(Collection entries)
====
<file path="src/rtl/pllw_pkg.sv">
package pllw_pkg;

   typedef enum logic [2:0] {
      ST_IDLE,
      ST_SEARCH,
      ST_MUL_GO,
      ST_MUL_WAIT,
      ST_RATE_GO,
      ST_RATE_WAIT,
      ST_LP_GO,
      ST_LP_WAIT
   } calc_state_t;

   // Lower edge of band i+1, in kHz; band count follows the code width.
   function automatic int unsigned band_edge_khz(input int idx);
      case (idx)
         0:       band_edge_khz = 126000;
         1:       band_edge_khz = 251000;
         2:       band_edge_khz = 501000;
         default: band_edge_khz = 501000 + (idx - 2) * 250000;
      endcase
   endfunction

endpackage

</file>
<file path="src/rtl/pllw_serial_div.sv">
module pllw_serial_div #(
   parameter int NUM_W = 40,
   parameter int DEN_W = 32
) (
   input  logic             clk,
   input  logic             rst_n,
   input  logic             go,
   input  logic [NUM_W-1:0] num,
   input  logic [DEN_W-1:0] den,
   output logic             fin,
   output logic [NUM_W-1:0] quo,
   output logic [DEN_W-1:0] rem
);
   localparam int CNT_W  = $clog2(NUM_W + 1);
   localparam int PROD_W = NUM_W + DEN_W;

   logic [NUM_W-1:0] work_q;
   logic [DEN_W-1:0] rem_q;
   logic [DEN_W-1:0] den_q;
   logic [CNT_W-1:0] cnt_q;
   logic             run_q;
   logic             fin_q;

   logic [DEN_W:0]   trial;
   logic [DEN_W:0]   diff;
   logic             fits;

   always_comb begin
      trial = {rem_q, work_q[NUM_W-1]};
      diff  = trial - {1'b0, den_q};
      fits  = (trial >= {1'b0, den_q});
   end

   always_ff @(posedge clk or negedge rst_n) begin
      if (!rst_n) begin
         work_q <= '0;
         rem_q  <= '0;
         den_q  <= '0;
         cnt_q  <= '0;
         run_q  <= 1'b0;
         fin_q  <= 1'b0;
      end else begin
         fin_q <= 1'b0;
         if (go && !run_q) begin
            work_q <= num;
            rem_q  <= '0;
            den_q  <= den;
            cnt_q  <= CNT_W'(NUM_W);
            run_q  <= 1'b1;
         end else if (run_q) begin
            rem_q  <= fits ? diff[DEN_W-1:0] : trial[DEN_W-1:0];
            work_q <= {work_q[NUM_W-2:0], fits};
            cnt_q  <= cnt_q - 1'b1;
            if (cnt_q == CNT_W'(1)) begin
               run_q <= 1'b0;
               fin_q <= 1'b1;
            end
         end
      end
   end

   assign fin = fin_q;
   assign quo = work_q;
   assign rem = rem_q;

   // Checker state: dividend seen at launch.
   logic [NUM_W-1:0] num_seen;
   always_ff @(posedge clk or negedge rst_n) begin
      if (!rst_n)              num_seen <= '0;
      else if (go && !run_q)   num_seen <= num;
   end

   // each serial division is exact
   a_r4_div_exact: assert property (@(posedge clk) disable iff (!rst_n)
      fin |-> (PROD_W'(quo) * PROD_W'(den_q) + PROD_W'(rem) == PROD_W'(num_seen)));
   a_r4_rem_small: assert property (@(posedge clk) disable iff (!rst_n)
      fin |-> (rem < den_q));
endmodule

</file>
<file path="src/rtl/pllw_band.sv">
module pllw_band
   import pllw_pkg::*;
#(
   parameter int RATE_W  = 40,
   parameter int RANGE_W = 2
) (
   input  logic [RATE_W-1:0]  rate,
   output logic [RANGE_W-1:0] band
);
   localparam int N_EDGE = (1 << RANGE_W) - 1;

   logic [N_EDGE-1:0] above;

   for (genvar i = 0; i < N_EDGE; i++) begin : g_edge
      assign above[i] = (rate >= RATE_W'(band_edge_khz(i)));
   end

   always_comb begin
      band = '0;
      for (int i = 0; i < N_EDGE; i++) begin
         if (above[i]) band = RANGE_W'(i + 1);
      end
   end
endmodule

</file>
<file path="src/rtl/pllw_pack.sv">
module pllw_pack #(
   parameter int RANGE_W = 2,
   parameter int DIVF_W  = 6,
   parameter int MUL_W   = 8,
   parameter int LP_W    = 6,
   parameter int RATE_W  = 40,
   localparam int WORD_W = RANGE_W + DIVF_W + MUL_W
) (
   input  logic [RANGE_W-1:0] band,
   input  logic [DIVF_W-1:0]  pre_div,
   input  logic [MUL_W-1:0]   fb_mul,
   input  logic [RATE_W-1:0]  lp_quo,
   output logic [WORD_W-1:0]  word,
   output logic [LP_W-1:0]    lp_field
);
   assign word     = {band, pre_div, fb_mul};
   assign lp_field = lp_quo[LP_W-1:0] - LP_W'(1);
endmodule

</file>
<file path="src/rtl/pll_word_calc.sv">
module pll_word_calc
   import pllw_pkg::*;
#(
   parameter int FREQ_W      = 32,
   parameter int MUL_W       = 8,
   parameter int DIVF_W      = 6,
   parameter int RANGE_W     = 2,
   parameter int LP_W        = 6,
   parameter int DIV_MAX     = 31,
   parameter int FLOOR_KHZ   = 2000,
   parameter int LP_STEP_KHZ = 40000,
   localparam int WORD_W     = RANGE_W + DIVF_W + MUL_W,
   localparam int RATE_W     = FREQ_W + MUL_W
) (
   input  logic              clk,
   input  logic              rst_n,
   input  logic              start,
   input  logic [FREQ_W-1:0] ref_khz,
   input  logic [FREQ_W-1:0] want_khz,
   output logic              done,
   output logic              err,
   output logic [WORD_W-1:0] cfg_word,
   output logic [RATE_W-1:0] rate_khz,
   output logic [LP_W-1:0]   lp_div
);
   localparam int MUL_MAX = (1 << MUL_W) - 1;

   initial begin
      assert (DIV_MAX >= 1 && DIV_MAX < (1 << DIVF_W))
         else $fatal(1, "DIV_MAX does not fit the divider field");
      assert ($clog2(DIV_MAX + 1) <= MUL_W)
         else $fatal(1, "product width too small for DIV_MAX");
      assert (FLOOR_KHZ > 0 && LP_STEP_KHZ > 0)
         else $fatal(1, "floor and low-power step must be positive");
      assert (RANGE_W >= 1 && LP_W >= 1)
         else $fatal(1, "field widths must be positive");
   end

   calc_state_t       st_q;
   logic [FREQ_W-1:0] ref_q;
   logic [FREQ_W-1:0] want_q;
   logic [DIVF_W-1:0] pdiv_q;
   logic [RATE_W-1:0] thr_q;
   logic [MUL_W-1:0]  mul_q;
   logic [RATE_W-1:0] rate_q;

   logic              done_q;
   logic              err_q;
   logic [WORD_W-1:0] word_q;
   logic [RATE_W-1:0] rate_out_q;
   logic [LP_W-1:0]   lp_q;

   // Shared divider operands
   logic              dv_go;
   logic [RATE_W-1:0] dv_num;
   logic [FREQ_W-1:0] dv_den;
   logic              dv_fin;
   logic [RATE_W-1:0] dv_quo;
   logic [FREQ_W-1:0] dv_rem;

   always_comb begin
      dv_go  = 1'b0;
      dv_num = '0;
      dv_den = ref_q;
      case (st_q)
         ST_MUL_GO: begin
            dv_go  = 1'b1;
            dv_num = RATE_W'(want_q) * RATE_W'(pdiv_q);
            dv_den = ref_q;
         end
         ST_RATE_GO: begin
            dv_go  = 1'b1;
            dv_num = RATE_W'(ref_q) * RATE_W'(mul_q);
            dv_den = FREQ_W'(pdiv_q);
         end
         ST_LP_GO: begin
            dv_go  = 1'b1;
            dv_num = rate_q;
            dv_den = FREQ_W'(LP_STEP_KHZ);
         end
         default: ;
      endcase
   end

   pllw_serial_div #(
      .NUM_W (RATE_W),
      .DEN_W (FREQ_W)
   ) u_div (
      .clk   (clk),
      .rst_n (rst_n),
      .go    (dv_go),
      .num   (dv_num),
      .den   (dv_den),
      .fin   (dv_fin),
      .quo   (dv_quo),
      .rem   (dv_rem)
   );

   // Ceiling and saturation of the multiplier quotient
   logic [RATE_W-1:0] mul_ceil;
   logic [MUL_W-1:0]  mul_sat;
   always_comb begin
      mul_ceil = dv_quo + RATE_W'(dv_rem != '0);
      mul_sat  = (mul_ceil > RATE_W'(MUL_MAX)) ? MUL_W'(MUL_MAX) : mul_ceil[MUL_W-1:0];
   end

   logic              search_step;
   assign search_step = (pdiv_q < DIVF_W'(DIV_MAX)) && (RATE_W'(ref_q) >= thr_q);

   logic [RANGE_W-1:0] band;
   logic [WORD_W-1:0]  word_nx;
   logic [LP_W-1:0]    lp_nx;

   pllw_band #(
      .RATE_W  (RATE_W),
      .RANGE_W (RANGE_W)
   ) u_band (
      .rate (rate_q),
      .band (band)
   );

   pllw_pack #(
      .RANGE_W (RANGE_W),
      .DIVF_W  (DIVF_W),
      .MUL_W   (MUL_W),
      .LP_W    (LP_W),
      .RATE_W  (RATE_W)
   ) u_pack (
      .band     (band),
      .pre_div  (pdiv_q),
      .fb_mul   (mul_q),
      .lp_quo   (dv_quo),
      .word     (word_nx),
      .lp_field (lp_nx)
   );

   always_ff @(posedge clk or negedge rst_n) begin
      if (!rst_n) begin
         st_q       <= ST_IDLE;
         ref_q      <= '0;
         want_q     <= '0;
         pdiv_q     <= '0;
         thr_q      <= '0;
         mul_q      <= '0;
         rate_q     <= '0;
         done_q     <= 1'b0;
         err_q      <= 1'b0;
         word_q     <= '0;
         rate_out_q <= '0;
         lp_q       <= '0;
      end else begin
         done_q <= 1'b0;
         case (st_q)
            ST_IDLE: begin
               if (start) begin
                  if (ref_khz == '0) begin
                     err_q      <= 1'b1;
                     done_q     <= 1'b1;
                     word_q     <= '0;
                     rate_out_q <= '0;
                     lp_q       <= '0;
                  end else begin
                     ref_q  <= ref_khz;
                     want_q <= want_khz;
                     pdiv_q <= DIVF_W'(1);
                     thr_q  <= RATE_W'(2 * FLOOR_KHZ);
                     st_q   <= ST_SEARCH;
                  end
               end
            end
            ST_SEARCH: begin
               if (search_step) begin
                  pdiv_q <= pdiv_q + 1'b1;
                  thr_q  <= thr_q + RATE_W'(FLOOR_KHZ);
               end else begin
                  st_q <= ST_MUL_GO;
               end
            end
            ST_MUL_GO:  st_q <= ST_MUL_WAIT;
            ST_MUL_WAIT: begin
               if (dv_fin) begin
                  mul_q <= mul_sat;
                  st_q  <= ST_RATE_GO;
               end
            end
            ST_RATE_GO: st_q <= ST_RATE_WAIT;
            ST_RATE_WAIT: begin
               if (dv_fin) begin
                  rate_q <= dv_quo;
                  st_q   <= ST_LP_GO;
               end
            end
            ST_LP_GO:   st_q <= ST_LP_WAIT;
            ST_LP_WAIT: begin
               if (dv_fin) begin
                  word_q     <= word_nx;
                  rate_out_q <= rate_q;
                  lp_q       <= lp_nx;
                  err_q      <= 1'b0;
                  done_q     <= 1'b1;
                  st_q       <= ST_IDLE;
               end
            end
            default: st_q <= ST_IDLE;
         endcase
      end
   end

   assign done     = done_q;
   assign err      = err_q;
   assign cfg_word = word_q;
   assign rate_khz = rate_out_q;
   assign lp_div   = lp_q;

   // completion is a single-cycle pulse
   a_r10_done_pulse: assert property (@(posedge clk) disable iff (!rst_n)
      done |=> !done);
   // outputs move only in the completion cycle
   a_r10_hold_outputs: assert property (@(posedge clk) disable iff (!rst_n)
      !done |-> ($stable(cfg_word) && $stable(rate_khz) && $stable(lp_div) && $stable(err)));
   // divider field never exceeds its limit and is non-zero on success
   a_r3_div_clamp: assert property (@(posedge clk) disable iff (!rst_n)
      (done && !err) |-> (cfg_word[MUL_W +: DIVF_W] <= DIVF_W'(DIV_MAX)
                          && cfg_word[MUL_W +: DIVF_W] != '0));
   // a divider above 1 keeps the divided reference at the floor
   a_r2_floor_kept: assert property (@(posedge clk) disable iff (!rst_n)
      (done && !err && cfg_word[MUL_W +: DIVF_W] > DIVF_W'(1))
         |-> (RATE_W'(ref_q) >= RATE_W'(FLOOR_KHZ) * RATE_W'(cfg_word[MUL_W +: DIVF_W])));
   // zero reference reports a cleared result
   a_r9_zero_ref: assert property (@(posedge clk) disable iff (!rst_n)
      (done && err) |-> (cfg_word == '0 && rate_khz == '0 && lp_div == '0));
   // a rate below the first edge lands in band 0
   a_r7_low_band: assert property (@(posedge clk) disable iff (!rst_n)
      (done && !err && rate_khz < RATE_W'(band_edge_khz(0)))
         |-> (cfg_word[WORD_W-1 -: RANGE_W] == '0));
endmodule

</file>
====
**Task to carry out**. Output, from the data above, the lines from the line with "localparam int WORD_W = RANGE_W" to the line with "logic [WORD_W-1:0] word_q;" exactly as they stand, both ends included and nothing else.

**Answer to this exercise**.
   localparam int WORD_W = RANGE_W + DIVF_W + MUL_W
) (
   input  logic [RANGE_W-1:0] band,
   input  logic [DIVF_W-1:0]  pre_div,
   input  logic [MUL_W-1:0]   fb_mul,
   input  logic [RATE_W-1:0]  lp_quo,
   output logic [WORD_W-1:0]  word,
   output logic [LP_W-1:0]    lp_field
);
   assign word     = {band, pre_div, fb_mul};
   assign lp_field = lp_quo[LP_W-1:0] - LP_W'(1);
endmodule

</file>
<file path="src/rtl/pll_word_calc.sv">
module pll_word_calc
   import pllw_pkg::*;
#(
   parameter int FREQ_W      = 32,
   parameter int MUL_W       = 8,
   parameter int DIVF_W      = 6,
   parameter int RANGE_W     = 2,
   parameter int LP_W        = 6,
   parameter int DIV_MAX     = 31,
   parameter int FLOOR_KHZ   = 2000,
   parameter int LP_STEP_KHZ = 40000,
   localparam int WORD_W     = RANGE_W + DIVF_W + MUL_W,
   localparam int RATE_W     = FREQ_W + MUL_W
) (
   input  logic              clk,
   input  logic              rst_n,
   input  logic              start,
   input  logic [FREQ_W-1:0] ref_khz,
   input  logic [FREQ_W-1:0] want_khz,
   output logic              done,
   output logic              err,
   output logic [WORD_W-1:0] cfg_word,
   output logic [RATE_W-1:0] rate_khz,
   output logic [LP_W-1:0]   lp_div
);
   localparam int MUL_MAX = (1 << MUL_W) - 1;

   initial begin
      assert (DIV_MAX >= 1 && DIV_MAX < (1 << DIVF_W))
         else $fatal(1, "DIV_MAX does not fit the divider field");
      assert ($clog2(DIV_MAX + 1) <= MUL_W)
         else $fatal(1, "product width too small for DIV_MAX");
      assert (FLOOR_KHZ > 0 && LP_STEP_KHZ > 0)
         else $fatal(1, "floor and low-power step must be positive");
      assert (RANGE_W >= 1 && LP_W >= 1)
         else $fatal(1, "field widths must be positive");
   end

   calc_state_t       st_q;
   logic [FREQ_W-1:0] ref_q;
   logic [FREQ_W-1:0] want_q;
   logic [DIVF_W-1:0] pdiv_q;
   logic [RATE_W-1:0] thr_q;
   logic [MUL_W-1:0]  mul_q;
   logic [RATE_W-1:0] rate_q;

   logic              done_q;
   logic              err_q;
   logic [WORD_W-1:0] word_q;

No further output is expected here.